## What is being asked
Please tally the lines below that contain the string "synthesis" and reply with that figure only.

## The data

<file path="src/rtl/bct_pkg.sv">
package bct_pkg;
   typedef enum logic [1:0] {
      MODE_CASCADE = 2'b00,
      MODE_PWM     = 2'b01,
      MODE_WIDE    = 2'b10,
      MODE_WIDE_B  = 2'b11
   } tmr_mode_e;

   // starting level: bit 0 low selects a high start
   function automatic logic start_level(input logic [1:0] sel);
      return ~sel[0];
   endfunction
endpackage

</file>
<file path="src/rtl/bct_pin_sync.sv">
module bct_pin_sync #(
   parameter int STAGES = 2
) (
   input  logic clk_i,
   input  logic rst_ni,
   input  logic pin_i,
   output logic level_o,
   output logic edge_o
);
   if (STAGES < 1) begin : g_bad_stages
      $error("bct_pin_sync: STAGES must be at least 1");
   end

   logic [STAGES-1:0] chain_q;
   logic              prev_q;

   if (STAGES == 1) begin : g_single
      always_ff @(posedge clk_i or negedge rst_ni) begin
         if (!rst_ni) chain_q <= '0;
         else         chain_q <= pin_i;
      end
   end else begin : g_multi
      always_ff @(posedge clk_i or negedge rst_ni) begin
         if (!rst_ni) chain_q <= '0;
         else         chain_q <= {chain_q[STAGES-2:0], pin_i};
      end
   end

   always_ff @(posedge clk_i or negedge rst_ni) begin
      if (!rst_ni) prev_q <= 1'b0;
      else         prev_q <= chain_q[STAGES-1];
   end

   assign level_o = chain_q[STAGES-1];
   assign edge_o  = chain_q[STAGES-1] ^ prev_q;
endmodule

</file>
<file path="src/rtl/bct_count_core.sv">
module bct_count_core
   import bct_pkg::*;
#(
   parameter int CNT_W = 16
) (
   input  logic             clk_i,
   input  logic             rst_ni,
   input  logic             arm_i,
   input  logic             start_i,
   input  logic             rst_cond_i,
   input  logic             tick_i,
   input  logic             sclk_rise_i,
   input  logic             start_bit_i,
   input  logic [1:0]       mode_i,
   input  logic [1:0]       out_init_i,
   input  logic [CNT_W-1:0] cmp_i,
   output logic             out_o,
   output logic             run_o,
   output logic             evt_o,
   output logic             evt_q_o
);
   localparam int HALF = CNT_W / 2;

   if ((CNT_W % 2) != 0 || CNT_W < 4) begin : g_bad_width
      $error("bct_count_core: CNT_W must be even and at least 4");
   end

   logic [CNT_W-1:0] cnt_q, cnt_n;
   logic             out_q, out_n;
   logic             run_q, run_n;
   logic             sb_q, sb_n;
   logic             evt, evt_q;
   logic             init_lvl;
   logic [HALF-1:0]  lo_q, hi_q;
   tmr_mode_e        mode;

   assign init_lvl = start_level(out_init_i);
   assign lo_q     = cnt_q[HALF-1:0];
   assign hi_q     = cnt_q[CNT_W-1:HALF];
   assign mode     = tmr_mode_e'(mode_i);

   always_comb begin
      cnt_n = cnt_q;
      out_n = out_q;
      run_n = run_q;
      sb_n  = sb_q;
      evt   = 1'b0;
      if (!arm_i) begin
         cnt_n = cnt_q;
      end else if (start_i) begin
         cnt_n = cmp_i;
         out_n = init_lvl;
         run_n = 1'b1;
         sb_n  = start_bit_i;
      end else if (run_q && rst_cond_i) begin
         cnt_n = cmp_i;
         if (out_init_i[1]) out_n = init_lvl;
      end else if (run_q && sb_q && sclk_rise_i) begin
         cnt_n = cmp_i;
         sb_n  = 1'b0;
      end else if (run_q && tick_i) begin
         unique case (mode)
            MODE_CASCADE: begin
               if (lo_q == '0) begin
                  if (hi_q == '0) begin
                     evt = 1'b1;
                  end else begin
                     cnt_n[HALF-1:0]     = cmp_i[HALF-1:0];
                     cnt_n[CNT_W-1:HALF] = hi_q - HALF'(1);
                     out_n               = ~out_q;
                  end
               end else begin
                  cnt_n[HALF-1:0] = lo_q - HALF'(1);
               end
            end
            MODE_PWM: begin
               if (out_q) begin
                  if (lo_q == '0) out_n = 1'b0;
                  else            cnt_n[HALF-1:0] = lo_q - HALF'(1);
               end else begin
                  if (hi_q == '0) begin
                     if (lo_q == '0) evt = 1'b1;
                     else            out_n = 1'b1;
                  end else begin
                     cnt_n[CNT_W-1:HALF] = hi_q - HALF'(1);
                  end
               end
            end
            default: begin
               if (cnt_q == '0) evt = 1'b1;
               else             cnt_n = cnt_q - CNT_W'(1);
            end
         endcase
         if (evt) begin
            cnt_n = cmp_i;
            out_n = ~out_q;
         end
      end
   end

   always_ff @(posedge clk_i or negedge rst_ni) begin
      if (!rst_ni) begin
         cnt_q <= '0;
         out_q <= 1'b0;
         run_q <= 1'b0;
         sb_q  <= 1'b0;
         evt_q <= 1'b0;
      end else begin
         cnt_q <= cnt_n;
         out_q <= out_n;
         run_q <= run_n;
         sb_q  <= sb_n;
         evt_q <= evt;
      end
   end

   assign out_o   = out_q;
   assign run_o   = run_q;
   assign evt_o   = evt;
   assign evt_q_o = evt_q;


   start_load_chk: assert property (@(posedge clk_i) disable iff (!rst_ni)
      (arm_i && start_i) |=> (cnt_q == $past(cmp_i)));


   hold_when_off_chk: assert property (@(posedge clk_i) disable iff (!rst_ni)
      !arm_i |=> (cnt_q == $past(cnt_q)));


   evt_toggle_chk: assert property (@(posedge clk_i) disable iff (!rst_ni)
      evt |=> (out_q != $past(out_q)));
endmodule

</file>
<file path="src/rtl/bct_flag.sv">
module bct_flag (
   input  logic clk_i,
   input  logic rst_ni,
   input  logic set_i,
   input  logic clr_i,
   output logic flag_o
);
   logic flag_q;

   always_ff @(posedge clk_i or negedge rst_ni) begin
      if (!rst_ni)     flag_q <= 1'b0;
      else if (set_i)  flag_q <= 1'b1;
      else if (clr_i)  flag_q <= 1'b0;
   end

   assign flag_o = flag_q;


   clear_wins_alone_chk: assert property (@(posedge clk_i) disable iff (!rst_ni)
      (clr_i && !set_i) |=> !flag_q);


   set_on_event_chk: assert property (@(posedge clk_i) disable iff (!rst_ni)
      set_i |=> flag_q);
endmodule

</file>
<file path="src/rtl/bitclk_timer.sv">
module bitclk_timer
   import bct_pkg::*;
#(
   parameter int CNT_W       = 16,
   parameter int SYNC_STAGES = 2
) (
   input  logic             clk_i,
   input  logic             rst_ni,
   input  logic             arm_i,
   input  logic             start_i,
   input  logic             rst_cond_i,
   input  logic [1:0]       mode_i,
   input  logic [1:0]       dec_sel_i,
   input  logic [1:0]       out_init_i,
   input  logic             start_bit_i,
   input  logic             pin_i,
   input  logic [CNT_W-1:0] cmp_i,
   input  logic             flag_clr_i,
   output logic             tmr_out_o,
   output logic             shift_clk_o,
   output logic             flag_o,
   output logic             tx_load_o,
   output logic             rx_store_o
);
   logic pin_lvl, pin_edge;
   logic tick, sclk_raw, sclk_q, sclk_rise, live;
   logic out_q, run_q, evt, evt_q;

   bct_pin_sync #(.STAGES(SYNC_STAGES)) u_sync (
      .clk_i   (clk_i),
      .rst_ni  (rst_ni),
      .pin_i   (pin_i),
      .level_o (pin_lvl),
      .edge_o  (pin_edge)
   );

   assign tick      = (dec_sel_i == 2'b00) ? 1'b1 : pin_edge;
   assign live      = run_q & arm_i;
   assign sclk_raw  = dec_sel_i[1] ? (pin_lvl ^ dec_sel_i[0]) : out_q;
   assign sclk_rise = shift_clk_o & ~sclk_q;

   always_ff @(posedge clk_i or negedge rst_ni) begin
      if (!rst_ni) sclk_q <= 1'b0;
      else         sclk_q <= shift_clk_o;
   end

   bct_count_core #(.CNT_W(CNT_W)) u_core (
      .clk_i       (clk_i),
      .rst_ni      (rst_ni),
      .arm_i       (arm_i),
      .start_i     (start_i),
      .rst_cond_i  (rst_cond_i),
      .tick_i      (tick),
      .sclk_rise_i (sclk_rise),
      .start_bit_i (start_bit_i),
      .mode_i      (mode_i),
      .out_init_i  (out_init_i),
      .cmp_i       (cmp_i),
      .out_o       (out_q),
      .run_o       (run_q),
      .evt_o       (evt),
      .evt_q_o     (evt_q)
   );

   bct_flag u_flag (
      .clk_i  (clk_i),
      .rst_ni (rst_ni),
      .set_i  (evt),
      .clr_i  (flag_clr_i),
      .flag_o (flag_o)
   );

   assign shift_clk_o = live & sclk_raw;
   assign tmr_out_o   = live ? out_q : start_level(out_init_i);
   assign tx_load_o   = evt_q;
   assign rx_store_o  = evt_q;


   strobe_with_flag_chk: assert property (@(posedge clk_i) disable iff (!rst_ni)
      $rose(flag_o) |-> tx_load_o);
endmodule

</file>
<file path="config.mk">
export PLATFORM = sky130hd
export DESIGN_NAME = bitclk_timer
export DESIGN_NICKNAME = d
export VERILOG_FILES = /design/src/rtl/bct_pkg.sv /design/src/rtl/bct_pin_sync.sv /design/src/rtl/bct_count_core.sv /design/src/rtl/bct_flag.sv /design/src/rtl/bitclk_timer.sv
export SDC_FILE = /design/constraint.sdc
export NUM_CORES = 1
export LEC_CHECK = 0
export ABC_CLOCK_PERIOD_IN_PS = 3090
export BUFFER_PORTS_ARGS = -buffer_cell sky130_fd_sc_hd__clkbuf_2
export CAP_MARGIN = 5
export CORE_ASPECT_RATIO = 1.5
export CORE_MARGIN = 10
export CORE_UTILIZATION = 29
export DETAILED_ROUTE_END_ITERATION = 16
export GPL_TIMING_DRIVEN = 0
export HOLD_SLACK_MARGIN = 0.12
export PLACE_DENSITY = 0.46
export SETUP_SLACK_MARGIN = 0.3
export SYNTH_ARGS = -nofsm -noshare
export SYNTH_HDL_FRONTEND = slang
export SYNTH_SLANG_ARGS = --single-unit
</file>
<file path="constraint.sdc">
create_clock -name clk_i -period 3.09 [get_ports clk_i]
set_input_delay 0.618 -clock clk_i [delete_from_list [all_inputs] [get_ports clk_i]]
set_output_delay 0.618 -clock clk_i [all_outputs]
set_load 0.02 [all_outputs]
</file>
Word-level counts from Yosys, hierarchy flattened:

Cells that the tools add are included.

* reduce and logical (&&, ||, !) cells: 19
* equal/unequal tests: 14
* bitwise logic cells: 8
* muxes and demuxes: 51
* add/subtract/negate cells: 3

Operators with widths (count)
* 16-bit 2-to-1 mux: 7
* 8-bit 2-to-1 mux: 6
* 1-bit 2-to-1 mux: 35
* 16-bit case mux with 2 select lines: 1
* 6-bit by 4-bit inequality test with 1-bit output, second input constant: 3
* 16-bit logical NOT: 1
* 8-bit logical NOT: 2
* 16-bit by 1-bit subtractor with 16-bit output, second input constant: 1
* 8-bit by 1-bit subtractor with 8-bit output, second input constant: 2
* 7-bit by 5-bit inequality test with 1-bit output, second input constant: 2
* 7-bit AND reduction: 2
* 6-bit by 2-bit inequality test with 1-bit output, second input constant: 2
* 6-bit inequality test, second input constant: 1
* 6-bit AND reduction: 1
* 5-bit by 2-bit inequality test with 1-bit output, second input constant: 1
* 5-bit by 4-bit inequality test with 1-bit output, second input constant: 1
* 5-bit nonzero test: 1
* 1-bit logical AND: 4
* 2-bit logical NOT: 2
* 1-bit case mux with 2 select lines: 2
* 2-bit nonzero test: 2
* 4-bit nonzero test: 1
* 1-bit AND: 3
* 3-bit by 2-bit inequality test with 1-bit output, second input constant: 1
* other kinds (8): 11

* output and inout port bits: 5
* flip-flop bits (word level): 25
* logic and storage cells: 105

Logic depth before layout (Yosys ltp):

Gate-level depths: netlist of run 1.

* depth in word-level cells: 16
* gate-level depth with buffers: 9

By module:

From an unflattened synthesis of run 1, not the netlist that was laid out.

* cell total of the unflattened synthesis: 207
* area total of the unflattened synthesis: 1849.3 sq um

Modules (own cells, without submodules)
* bct_count_core: area an instance 1637.8 sq um, cells each 190, seq. area each 500.5 sq um, instances 1
* bitclk_timer: area an instance 91.3 sq um, cells each 10, seq. area each 25.0 sq um, instances 1
* bct_pin_sync: area an instance 83.8 sq um, cells each 4, seq. area each 75.1 sq um, instances 1
* bct_flag: area an instance 36.3 sq um, cells each 3, seq. area each 25.0 sq um, instances 1

Worst setup path before layout of run 1:

OpenSTA, ideal clock, no wires.

* path type: register -> register
* start: reg u_core.cnt_q[8]
* end: reg u_core.cnt_q[1]
* arrival: 2.087 ns
* stages on the path, launching flop included: 9
* period minus slack after synthesis: 2.166 ns
* library setup time: 0.079 ns
* required time: 3.011 ns
* slack: 0.924 ns
* cells stage by stage: dfrtp_1 inv_1 ha_1 or4b_4 nor2_4 a2111oi_2 o31ai_4 o21a_2 mux2i_1

* word-level cells in the longest chain between the ends: 14
* elaborated cells on any way between the ends: 23
* classes of those cells: eq/ne (4); mux (16); reduce/logical (3)

RTL lines
* start, declared: RTL line bct_count_core.sv:28 `logic [CNT_W-1:0] cnt_q, cnt_n;`
* start signal, assigned: RTL line bct_count_core.sv:109 `cnt_q <= cnt_n;`
* 8-bit logical NOT: RTL line bct_count_core.sv:65, bct_count_core.sv:81
* 1-bit 2-to-1 mux (on tied branches): RTL line bct_count_core.sv:81, bct_count_core.sv:65
* 1-bit 2-to-1 mux (on tied branches): RTL line bct_count_core.sv:77, bct_count_core.sv:64
* 1-bit case mux with 2 select lines: RTL line bct_count_core.sv:62 `unique case (mode)`
* 1-bit 2-to-1 mux: RTL line bct_count_core.sv:61 `end else if (run_q && tick_i) begin`
* 1-bit 2-to-1 mux: RTL line bct_count_core.sv:58 `end else if (run_q && sb_q && sclk_rise_i) begin`
* 1-bit 2-to-1 mux: RTL line bct_count_core.sv:55 `end else if (run_q && rst_cond_i) begin`
* 1-bit 2-to-1 mux: RTL line bct_count_core.sv:50 `end else if (start_i) begin`
* 1-bit 2-to-1 mux: RTL line bct_count_core.sv:48 `if (!arm_i) begin`
* 16-bit 2-to-1 mux: RTL line bct_count_core.sv:94 `if (evt) begin`
* 16-bit 2-to-1 mux: RTL line bct_count_core.sv:61
* 16-bit 2-to-1 mux: RTL line bct_count_core.sv:58
* 16-bit 2-to-1 mux: RTL line bct_count_core.sv:55
* 16-bit 2-to-1 mux: RTL line bct_count_core.sv:50

Several ways; a longest one is shown, not always the timed one. The select of a mux whose other input is x is not followed.
A chain may end at the register's enable or synchronous reset.

Worst setup path in the final report of run 1:

Same ends and word-level chain as after synthesis.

## Your response
5